To this end, are you willing to: keep in close touch with your downline? Work through problems with them promptly, efficiently? Act as their own customer service liaison to the company and, where necessary, their recruits? Will you push, prod, wheedle, nudge, praise, chide and, always, keep on keepin' on? If not, this isn't the business for you! If you're going to be a success in MLM you cannot be only a successful sales person; you must also become a top-drawer sales manager, the force behind the successful efforts of an organization which may, in time, number hundreds, if not thousands, of others.

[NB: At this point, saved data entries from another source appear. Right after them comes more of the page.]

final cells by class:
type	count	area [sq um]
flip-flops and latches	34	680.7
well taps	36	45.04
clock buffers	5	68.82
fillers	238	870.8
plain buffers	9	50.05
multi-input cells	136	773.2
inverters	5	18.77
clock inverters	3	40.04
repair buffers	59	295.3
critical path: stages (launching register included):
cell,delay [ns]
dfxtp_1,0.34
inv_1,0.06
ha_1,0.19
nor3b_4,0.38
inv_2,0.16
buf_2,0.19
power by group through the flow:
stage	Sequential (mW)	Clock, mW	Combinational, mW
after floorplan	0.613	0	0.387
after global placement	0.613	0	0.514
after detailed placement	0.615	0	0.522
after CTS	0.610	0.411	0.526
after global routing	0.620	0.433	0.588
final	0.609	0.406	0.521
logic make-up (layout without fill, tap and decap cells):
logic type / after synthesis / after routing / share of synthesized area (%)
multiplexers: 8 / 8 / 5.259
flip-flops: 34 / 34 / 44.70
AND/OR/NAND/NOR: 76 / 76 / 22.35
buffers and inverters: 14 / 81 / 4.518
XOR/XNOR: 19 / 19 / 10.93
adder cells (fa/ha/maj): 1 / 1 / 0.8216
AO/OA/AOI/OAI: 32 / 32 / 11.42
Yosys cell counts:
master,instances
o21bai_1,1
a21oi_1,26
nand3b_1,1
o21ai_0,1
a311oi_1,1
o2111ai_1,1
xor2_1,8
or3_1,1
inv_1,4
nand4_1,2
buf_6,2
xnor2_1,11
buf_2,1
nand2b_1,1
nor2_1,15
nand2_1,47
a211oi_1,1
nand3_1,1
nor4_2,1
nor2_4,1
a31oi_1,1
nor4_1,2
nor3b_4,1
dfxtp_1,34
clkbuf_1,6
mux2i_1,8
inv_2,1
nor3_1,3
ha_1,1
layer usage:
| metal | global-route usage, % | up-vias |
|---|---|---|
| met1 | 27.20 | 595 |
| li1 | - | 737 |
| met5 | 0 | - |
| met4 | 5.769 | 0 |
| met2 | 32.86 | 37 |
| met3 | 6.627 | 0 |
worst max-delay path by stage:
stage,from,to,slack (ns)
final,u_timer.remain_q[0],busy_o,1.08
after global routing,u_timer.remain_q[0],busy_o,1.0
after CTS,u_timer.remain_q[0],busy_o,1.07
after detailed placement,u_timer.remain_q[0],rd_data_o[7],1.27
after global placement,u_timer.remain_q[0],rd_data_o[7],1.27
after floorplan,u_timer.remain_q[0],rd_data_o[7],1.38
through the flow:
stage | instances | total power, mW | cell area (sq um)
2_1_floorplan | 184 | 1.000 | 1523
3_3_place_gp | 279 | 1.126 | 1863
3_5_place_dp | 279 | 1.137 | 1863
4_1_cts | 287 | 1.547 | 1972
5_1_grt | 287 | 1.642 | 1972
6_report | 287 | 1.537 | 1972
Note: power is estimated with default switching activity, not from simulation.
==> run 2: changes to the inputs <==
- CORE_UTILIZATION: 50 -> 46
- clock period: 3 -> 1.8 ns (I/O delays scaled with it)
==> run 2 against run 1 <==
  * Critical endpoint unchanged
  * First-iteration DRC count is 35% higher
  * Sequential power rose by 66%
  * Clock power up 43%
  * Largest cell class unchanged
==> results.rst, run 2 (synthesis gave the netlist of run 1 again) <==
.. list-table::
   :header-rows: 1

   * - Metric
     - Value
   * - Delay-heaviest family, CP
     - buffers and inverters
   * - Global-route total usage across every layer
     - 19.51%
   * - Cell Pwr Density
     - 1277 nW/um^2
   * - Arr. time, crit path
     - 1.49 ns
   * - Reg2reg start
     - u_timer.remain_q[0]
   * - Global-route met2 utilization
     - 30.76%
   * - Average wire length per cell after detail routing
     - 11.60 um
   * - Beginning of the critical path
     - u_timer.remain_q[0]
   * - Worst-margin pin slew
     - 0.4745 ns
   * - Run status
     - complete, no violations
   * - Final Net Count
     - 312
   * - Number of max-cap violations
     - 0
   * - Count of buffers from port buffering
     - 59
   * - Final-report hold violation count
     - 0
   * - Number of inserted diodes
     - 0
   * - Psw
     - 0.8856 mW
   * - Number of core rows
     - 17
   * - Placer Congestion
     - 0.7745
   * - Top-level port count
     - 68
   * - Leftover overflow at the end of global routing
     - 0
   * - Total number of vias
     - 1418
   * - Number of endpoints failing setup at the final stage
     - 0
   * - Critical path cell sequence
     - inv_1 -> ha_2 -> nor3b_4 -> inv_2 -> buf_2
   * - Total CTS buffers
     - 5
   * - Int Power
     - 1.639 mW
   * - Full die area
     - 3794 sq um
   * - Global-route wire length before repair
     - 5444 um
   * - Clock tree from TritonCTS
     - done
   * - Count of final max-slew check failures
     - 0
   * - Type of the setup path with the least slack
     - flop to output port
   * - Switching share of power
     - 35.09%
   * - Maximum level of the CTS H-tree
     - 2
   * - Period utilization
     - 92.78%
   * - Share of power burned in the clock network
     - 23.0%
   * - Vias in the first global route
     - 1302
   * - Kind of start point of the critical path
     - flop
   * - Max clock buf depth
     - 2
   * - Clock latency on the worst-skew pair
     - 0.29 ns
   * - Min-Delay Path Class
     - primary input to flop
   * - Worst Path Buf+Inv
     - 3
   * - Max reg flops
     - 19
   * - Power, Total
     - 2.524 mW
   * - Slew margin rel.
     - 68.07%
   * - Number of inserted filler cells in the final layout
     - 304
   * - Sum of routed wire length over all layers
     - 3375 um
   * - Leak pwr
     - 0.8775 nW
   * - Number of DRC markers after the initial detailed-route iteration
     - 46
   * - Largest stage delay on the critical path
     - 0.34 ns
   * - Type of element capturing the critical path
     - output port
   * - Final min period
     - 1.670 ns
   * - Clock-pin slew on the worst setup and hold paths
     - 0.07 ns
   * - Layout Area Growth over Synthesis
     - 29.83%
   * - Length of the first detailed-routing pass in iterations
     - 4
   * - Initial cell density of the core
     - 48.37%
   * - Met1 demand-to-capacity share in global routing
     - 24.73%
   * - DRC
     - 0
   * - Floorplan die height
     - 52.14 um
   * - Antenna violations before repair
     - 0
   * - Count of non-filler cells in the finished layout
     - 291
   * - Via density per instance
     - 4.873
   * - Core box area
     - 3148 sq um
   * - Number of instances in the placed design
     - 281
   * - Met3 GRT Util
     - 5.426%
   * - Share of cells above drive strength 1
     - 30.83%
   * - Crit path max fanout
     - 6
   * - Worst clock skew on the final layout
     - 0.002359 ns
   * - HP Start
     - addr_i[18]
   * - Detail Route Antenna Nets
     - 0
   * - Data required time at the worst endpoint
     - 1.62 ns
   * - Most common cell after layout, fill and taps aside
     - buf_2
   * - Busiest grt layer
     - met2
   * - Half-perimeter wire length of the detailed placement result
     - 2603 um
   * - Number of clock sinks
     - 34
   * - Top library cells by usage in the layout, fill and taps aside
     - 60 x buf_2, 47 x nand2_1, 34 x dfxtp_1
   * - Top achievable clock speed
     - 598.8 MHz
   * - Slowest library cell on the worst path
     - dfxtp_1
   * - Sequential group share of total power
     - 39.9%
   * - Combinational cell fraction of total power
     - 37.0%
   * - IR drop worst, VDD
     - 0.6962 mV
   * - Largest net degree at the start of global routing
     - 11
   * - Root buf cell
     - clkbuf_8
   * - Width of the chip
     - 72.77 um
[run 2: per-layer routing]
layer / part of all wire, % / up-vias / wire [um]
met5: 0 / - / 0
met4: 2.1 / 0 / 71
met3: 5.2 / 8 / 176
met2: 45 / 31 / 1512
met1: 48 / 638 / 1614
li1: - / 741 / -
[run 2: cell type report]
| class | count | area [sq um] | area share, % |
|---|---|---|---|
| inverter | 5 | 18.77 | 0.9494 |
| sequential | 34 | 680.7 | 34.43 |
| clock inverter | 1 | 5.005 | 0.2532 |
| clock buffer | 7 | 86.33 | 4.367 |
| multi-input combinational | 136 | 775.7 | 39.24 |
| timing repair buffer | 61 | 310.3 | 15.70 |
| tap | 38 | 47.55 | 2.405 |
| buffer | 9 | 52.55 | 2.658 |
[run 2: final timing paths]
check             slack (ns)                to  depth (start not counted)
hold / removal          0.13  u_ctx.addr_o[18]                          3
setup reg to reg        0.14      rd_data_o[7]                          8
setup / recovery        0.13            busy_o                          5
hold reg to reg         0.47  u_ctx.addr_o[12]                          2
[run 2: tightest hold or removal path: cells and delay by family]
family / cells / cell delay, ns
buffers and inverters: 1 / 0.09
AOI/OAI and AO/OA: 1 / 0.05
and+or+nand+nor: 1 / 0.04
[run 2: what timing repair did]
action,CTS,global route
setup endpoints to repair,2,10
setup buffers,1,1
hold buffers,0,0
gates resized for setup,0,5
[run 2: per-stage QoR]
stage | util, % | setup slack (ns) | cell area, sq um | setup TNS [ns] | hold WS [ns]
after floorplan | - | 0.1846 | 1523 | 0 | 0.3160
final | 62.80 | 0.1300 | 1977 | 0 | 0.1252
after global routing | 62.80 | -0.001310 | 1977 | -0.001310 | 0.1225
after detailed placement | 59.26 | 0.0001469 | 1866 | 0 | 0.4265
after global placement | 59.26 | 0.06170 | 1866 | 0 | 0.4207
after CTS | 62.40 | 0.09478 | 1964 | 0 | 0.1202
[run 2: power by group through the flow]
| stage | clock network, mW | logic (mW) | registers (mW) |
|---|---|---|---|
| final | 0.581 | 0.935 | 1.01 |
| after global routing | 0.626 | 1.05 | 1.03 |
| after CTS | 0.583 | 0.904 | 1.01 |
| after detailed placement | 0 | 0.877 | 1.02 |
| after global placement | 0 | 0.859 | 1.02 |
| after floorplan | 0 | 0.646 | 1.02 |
==> config.mk <==
export PLATFORM = sky130hd
export DESIGN_NAME = fault_status_unit
export DESIGN_NICKNAME = d
export VERILOG_FILES = /design/src/rtl/fsc_pkg.sv /design/src/rtl/fsc_ctrl.sv /design/src/rtl/fsc_datapath.sv /design/src/rtl/fault_status_unit.sv
export SDC_FILE = /design/constraint.sdc
export NUM_CORES = 1
export LEC_CHECK = 0
export ABC_AREA = 1
export CORE_ASPECT_RATIO = 0.8
export CORE_MARGIN = 2
export CORE_UTILIZATION = 27
export DETAILED_ROUTE_END_ITERATION = 8
export GPL_TIMING_DRIVEN = 0
export PLACE_DENSITY = 0.58
export SYNTH_ARGS = -nofsm -noshare
export SYNTH_HDL_FRONTEND = slang
export SYNTH_SLANG_ARGS = --single-unit
==> constraint.sdc <==
create_clock -name clk -period 1.6 [get_ports clk]
set_input_delay 0.16 -clock clk [delete_from_list [all_inputs] [get_ports clk]]
set_output_delay 0.16 -clock clk [all_outputs]
set_load 0.01 [all_outputs]
==> src/rtl/fsc_pkg.sv <==
package fsc_pkg;
  localparam int STATUS_W = 32;
  localparam int EBE_W    = 8;
  localparam int EBE_LSB  = 10;
  localparam int EBE_MSB  = EBE_LSB + EBE_W - 1;

  typedef struct packed {
    logic capture;
    logic setOw;
    logic clearOw;
  } ctrlStrobes_t;
endpackage

==> src/rtl/fsc_ctrl.sv <==
module fsc_ctrl
  import fsc_pkg::*;
#(
  parameter int ASI_W      = 8,
  parameter int EXEMPT_ASI = 9
) (
  input  logic             clk,
  input  logic             rst_n,
  input  logic             faultStrobe,
  input  logic             statusRead,
  input  logic             noFaultEn,
  input  logic [ASI_W-1:0] faultAsi,
  output ctrlStrobes_t     strb,
  output logic             trapReq
);
  localparam logic [ASI_W-1:0] EXEMPT = ASI_W'(EXEMPT_ASI);

  logic pending;
  logic trapAllowed;

  assign trapAllowed  = !noFaultEn || (faultAsi == EXEMPT);
  assign strb.capture = faultStrobe;
  assign strb.setOw   = faultStrobe && pending && !statusRead;
  assign strb.clearOw = statusRead;

  always_ff @(posedge clk) begin
    if (!rst_n) begin
      pending <= 1'b0;
      trapReq <= 1'b0;
    end else begin
      if (faultStrobe)     pending <= 1'b1;
      else if (statusRead) pending <= 1'b0;
      trapReq <= faultStrobe && trapAllowed;
    end
  end

  // a trap pulse always follows a strobe
  assert_trap_follows_strobe_R7: assert property (@(posedge clk) disable iff (!rst_n)
    trapReq |-> $past(faultStrobe));

  // in no-fault mode only the exempt space traps
  assert_nofault_exempt_R8: assert property (@(posedge clk) disable iff (!rst_n)
    trapReq |-> ($past(!noFaultEn) || $past(faultAsi) == EXEMPT));
endmodule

Assess Your Ability To Keep Assessing The Situation To Improve It

While all the previous 9 points are obviously significant, this tenth one may be the most significant of all, involving as it does your willingness and ability to alter your behavior as necessary both to preserve and augment your success. To this end, I'm thinking about an MLM-er I know who happens to be a well-known columnist and, so he says, "business authority." Unfortunately, he is also one of America's most accomplished whiners. He's been recruiting for his MLM organization about the same amount of time as I have, yet he has only about 5% as many recruits as I do. Reason? The techniques he uses don't work... but he's so pig-headed he won't think of altering them. Instead he fills fax after fax with detailed complaints "explaining" why he's doing so poorly, seeking to shift the blame every which way instead of where it squarely belongs: on himself. Don't do this.

Understand that to grow a business means being willing to constantly assess all your techniques to see which of them can be improved, which must be jettisoned as now unproductive. One of the reasons for my success is that I'm unendingly adaptable. I'm the magpie of marketing, taking a crumb here, a notion there, filching a productive idea from an unproductive situation, dumping the weakest component of an otherwise brilliant success. You must do the same!

Every day I make a bargain with God: I tell Him that if he continues to let me learn, I shall not only keep learning but applying what I learn. Over the years, this celestial hand-shake has stood me in good stead. And I commend it to you.

Conclusion

MLM works. There are people -- quiet, unassuming, steady people -- whose names you mostly do not know who are doing quite well, thank you, from MLM. They will recognize in these two reports lessons which they themselves regularly apply. Some day you may well find yourself among these people -- the best of whom make a million a year or more from MLM. If you do, I suspect it will be because you became master of these assessment techniques and used them religiously to build a prodigious and profitable MLM organization for yourselves and those you recruited. Godspeed.